What do the lines from the top of the data through the line with "port = 16'h0000;" say? Quote them exactly and include both ends.
=== Record extracts ===
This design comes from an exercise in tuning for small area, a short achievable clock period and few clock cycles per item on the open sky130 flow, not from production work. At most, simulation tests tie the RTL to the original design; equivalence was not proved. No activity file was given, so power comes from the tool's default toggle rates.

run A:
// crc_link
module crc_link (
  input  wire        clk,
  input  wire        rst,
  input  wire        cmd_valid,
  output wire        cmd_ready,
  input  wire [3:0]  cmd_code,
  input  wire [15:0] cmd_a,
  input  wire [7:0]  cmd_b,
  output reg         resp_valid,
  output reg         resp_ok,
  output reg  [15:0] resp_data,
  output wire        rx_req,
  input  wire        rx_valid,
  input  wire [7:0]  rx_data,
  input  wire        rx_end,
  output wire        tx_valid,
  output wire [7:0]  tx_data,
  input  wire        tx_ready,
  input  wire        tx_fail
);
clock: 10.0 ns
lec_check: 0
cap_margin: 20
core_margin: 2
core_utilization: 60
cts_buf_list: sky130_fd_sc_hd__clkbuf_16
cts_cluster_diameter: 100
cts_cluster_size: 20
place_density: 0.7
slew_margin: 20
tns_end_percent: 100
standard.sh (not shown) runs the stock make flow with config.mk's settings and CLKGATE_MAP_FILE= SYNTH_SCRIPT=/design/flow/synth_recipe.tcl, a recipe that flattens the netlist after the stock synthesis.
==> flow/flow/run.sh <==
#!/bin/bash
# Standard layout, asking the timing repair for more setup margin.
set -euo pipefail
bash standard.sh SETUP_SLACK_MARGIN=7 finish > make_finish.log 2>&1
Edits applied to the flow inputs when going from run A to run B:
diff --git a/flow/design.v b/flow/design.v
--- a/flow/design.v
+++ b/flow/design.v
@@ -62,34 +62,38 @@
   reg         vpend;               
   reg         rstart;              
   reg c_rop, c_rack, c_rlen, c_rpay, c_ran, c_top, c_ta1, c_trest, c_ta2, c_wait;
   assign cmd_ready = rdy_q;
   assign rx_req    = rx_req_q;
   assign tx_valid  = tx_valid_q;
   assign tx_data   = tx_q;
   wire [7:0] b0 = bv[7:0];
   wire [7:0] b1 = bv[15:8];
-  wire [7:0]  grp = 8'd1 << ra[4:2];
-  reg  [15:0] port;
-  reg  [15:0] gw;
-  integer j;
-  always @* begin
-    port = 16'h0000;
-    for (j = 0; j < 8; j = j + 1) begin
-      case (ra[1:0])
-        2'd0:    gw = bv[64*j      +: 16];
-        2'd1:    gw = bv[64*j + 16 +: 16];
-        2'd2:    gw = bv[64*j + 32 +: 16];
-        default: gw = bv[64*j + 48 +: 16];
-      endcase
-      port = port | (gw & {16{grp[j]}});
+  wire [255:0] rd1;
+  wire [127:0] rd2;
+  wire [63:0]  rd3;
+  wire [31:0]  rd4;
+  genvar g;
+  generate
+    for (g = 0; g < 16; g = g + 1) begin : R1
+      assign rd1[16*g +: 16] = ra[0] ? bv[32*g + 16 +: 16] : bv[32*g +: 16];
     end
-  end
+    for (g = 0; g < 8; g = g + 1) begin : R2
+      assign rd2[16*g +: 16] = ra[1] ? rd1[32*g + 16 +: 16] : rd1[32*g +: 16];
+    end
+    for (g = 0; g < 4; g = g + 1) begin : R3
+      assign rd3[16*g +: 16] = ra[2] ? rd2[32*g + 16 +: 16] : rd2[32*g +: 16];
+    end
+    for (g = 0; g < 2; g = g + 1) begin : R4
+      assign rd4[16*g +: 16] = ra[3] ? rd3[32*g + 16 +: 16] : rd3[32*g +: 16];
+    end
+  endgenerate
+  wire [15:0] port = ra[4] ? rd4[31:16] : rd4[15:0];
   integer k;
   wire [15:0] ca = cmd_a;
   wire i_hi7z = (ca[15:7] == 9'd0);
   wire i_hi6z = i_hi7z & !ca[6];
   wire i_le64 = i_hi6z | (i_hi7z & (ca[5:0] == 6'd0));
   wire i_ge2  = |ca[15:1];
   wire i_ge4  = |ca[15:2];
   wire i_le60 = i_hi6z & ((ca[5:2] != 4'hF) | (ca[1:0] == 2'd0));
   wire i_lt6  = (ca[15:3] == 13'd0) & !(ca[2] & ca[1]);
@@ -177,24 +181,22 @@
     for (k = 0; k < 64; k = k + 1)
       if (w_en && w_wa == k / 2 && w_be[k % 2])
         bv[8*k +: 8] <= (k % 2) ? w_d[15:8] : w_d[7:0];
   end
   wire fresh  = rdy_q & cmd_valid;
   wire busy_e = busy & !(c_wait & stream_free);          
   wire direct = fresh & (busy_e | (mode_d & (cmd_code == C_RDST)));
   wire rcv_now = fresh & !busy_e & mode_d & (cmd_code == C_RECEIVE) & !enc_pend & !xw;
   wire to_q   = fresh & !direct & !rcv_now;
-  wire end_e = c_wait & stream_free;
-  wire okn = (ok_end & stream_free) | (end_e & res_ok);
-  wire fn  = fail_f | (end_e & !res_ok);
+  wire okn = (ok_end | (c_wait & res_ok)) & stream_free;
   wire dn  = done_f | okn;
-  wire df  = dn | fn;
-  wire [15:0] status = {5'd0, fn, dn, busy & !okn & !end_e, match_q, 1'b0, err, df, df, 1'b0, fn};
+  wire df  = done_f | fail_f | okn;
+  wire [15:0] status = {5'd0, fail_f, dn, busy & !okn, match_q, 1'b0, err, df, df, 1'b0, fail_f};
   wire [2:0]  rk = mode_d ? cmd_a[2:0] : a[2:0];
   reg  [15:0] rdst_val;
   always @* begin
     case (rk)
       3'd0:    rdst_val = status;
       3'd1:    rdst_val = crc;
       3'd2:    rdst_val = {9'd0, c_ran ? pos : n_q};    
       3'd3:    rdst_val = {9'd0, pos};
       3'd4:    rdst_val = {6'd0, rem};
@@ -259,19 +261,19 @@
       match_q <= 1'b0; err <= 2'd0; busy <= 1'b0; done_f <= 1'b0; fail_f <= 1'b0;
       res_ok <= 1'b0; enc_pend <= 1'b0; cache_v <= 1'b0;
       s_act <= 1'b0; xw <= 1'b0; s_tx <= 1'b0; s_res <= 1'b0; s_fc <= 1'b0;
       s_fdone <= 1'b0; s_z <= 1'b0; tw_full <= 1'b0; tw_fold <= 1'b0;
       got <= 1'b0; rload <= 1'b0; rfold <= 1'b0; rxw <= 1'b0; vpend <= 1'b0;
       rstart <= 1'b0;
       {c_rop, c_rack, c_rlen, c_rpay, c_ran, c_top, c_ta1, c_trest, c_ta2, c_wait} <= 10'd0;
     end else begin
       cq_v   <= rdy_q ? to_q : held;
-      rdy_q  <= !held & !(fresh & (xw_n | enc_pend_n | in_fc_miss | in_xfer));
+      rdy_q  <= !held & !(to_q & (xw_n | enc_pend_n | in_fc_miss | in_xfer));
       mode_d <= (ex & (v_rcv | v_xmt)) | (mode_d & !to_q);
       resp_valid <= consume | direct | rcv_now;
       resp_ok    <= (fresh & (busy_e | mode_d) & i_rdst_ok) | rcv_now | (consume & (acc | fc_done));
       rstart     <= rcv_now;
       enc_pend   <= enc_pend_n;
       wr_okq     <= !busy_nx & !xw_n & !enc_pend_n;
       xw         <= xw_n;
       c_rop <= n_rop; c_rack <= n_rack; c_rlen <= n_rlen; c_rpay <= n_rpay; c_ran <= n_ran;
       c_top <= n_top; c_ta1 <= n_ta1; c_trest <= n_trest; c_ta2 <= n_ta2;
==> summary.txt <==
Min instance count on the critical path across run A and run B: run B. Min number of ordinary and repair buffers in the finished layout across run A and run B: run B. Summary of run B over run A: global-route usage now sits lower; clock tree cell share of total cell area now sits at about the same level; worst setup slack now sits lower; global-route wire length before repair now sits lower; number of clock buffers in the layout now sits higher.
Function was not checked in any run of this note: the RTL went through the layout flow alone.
===
▸ Response:
This design comes from an exercise in tuning for small area, a short achievable clock period and few clock cycles per item on the open sky130 flow, not from production work. At most, simulation tests tie the RTL to the original design; equivalence was not proved. No activity file was given, so power comes from the tool's default toggle rates.

run A:
// crc_link
module crc_link (
  input  wire        clk,
  input  wire        rst,
  input  wire        cmd_valid,
  output wire        cmd_ready,
  input  wire [3:0]  cmd_code,
  input  wire [15:0] cmd_a,
  input  wire [7:0]  cmd_b,
  output reg         resp_valid,
  output reg         resp_ok,
  output reg  [15:0] resp_data,
  output wire        rx_req,
  input  wire        rx_valid,
  input  wire [7:0]  rx_data,
  input  wire        rx_end,
  output wire        tx_valid,
  output wire [7:0]  tx_data,
  input  wire        tx_ready,
  input  wire        tx_fail
);
clock: 10.0 ns
lec_check: 0
cap_margin: 20
core_margin: 2
core_utilization: 60
cts_buf_list: sky130_fd_sc_hd__clkbuf_16
cts_cluster_diameter: 100
cts_cluster_size: 20
place_density: 0.7
slew_margin: 20
tns_end_percent: 100
standard.sh (not shown) runs the stock make flow with config.mk's settings and CLKGATE_MAP_FILE= SYNTH_SCRIPT=/design/flow/synth_recipe.tcl, a recipe that flattens the netlist after the stock synthesis.
==> flow/flow/run.sh <==
#!/bin/bash
# Standard layout, asking the timing repair for more setup margin.
set -euo pipefail
bash standard.sh SETUP_SLACK_MARGIN=7 finish > make_finish.log 2>&1
Edits applied to the flow inputs when going from run A to run B:
diff --git a/flow/design.v b/flow/design.v
--- a/flow/design.v
+++ b/flow/design.v
@@ -62,34 +62,38 @@
   reg         vpend;               
   reg         rstart;              
   reg c_rop, c_rack, c_rlen, c_rpay, c_ran, c_top, c_ta1, c_trest, c_ta2, c_wait;
   assign cmd_ready = rdy_q;
   assign rx_req    = rx_req_q;
   assign tx_valid  = tx_valid_q;
   assign tx_data   = tx_q;
   wire [7:0] b0 = bv[7:0];
   wire [7:0] b1 = bv[15:8];
-  wire [7:0]  grp = 8'd1 << ra[4:2];
-  reg  [15:0] port;
-  reg  [15:0] gw;
-  integer j;
-  always @* begin
-    port = 16'h0000;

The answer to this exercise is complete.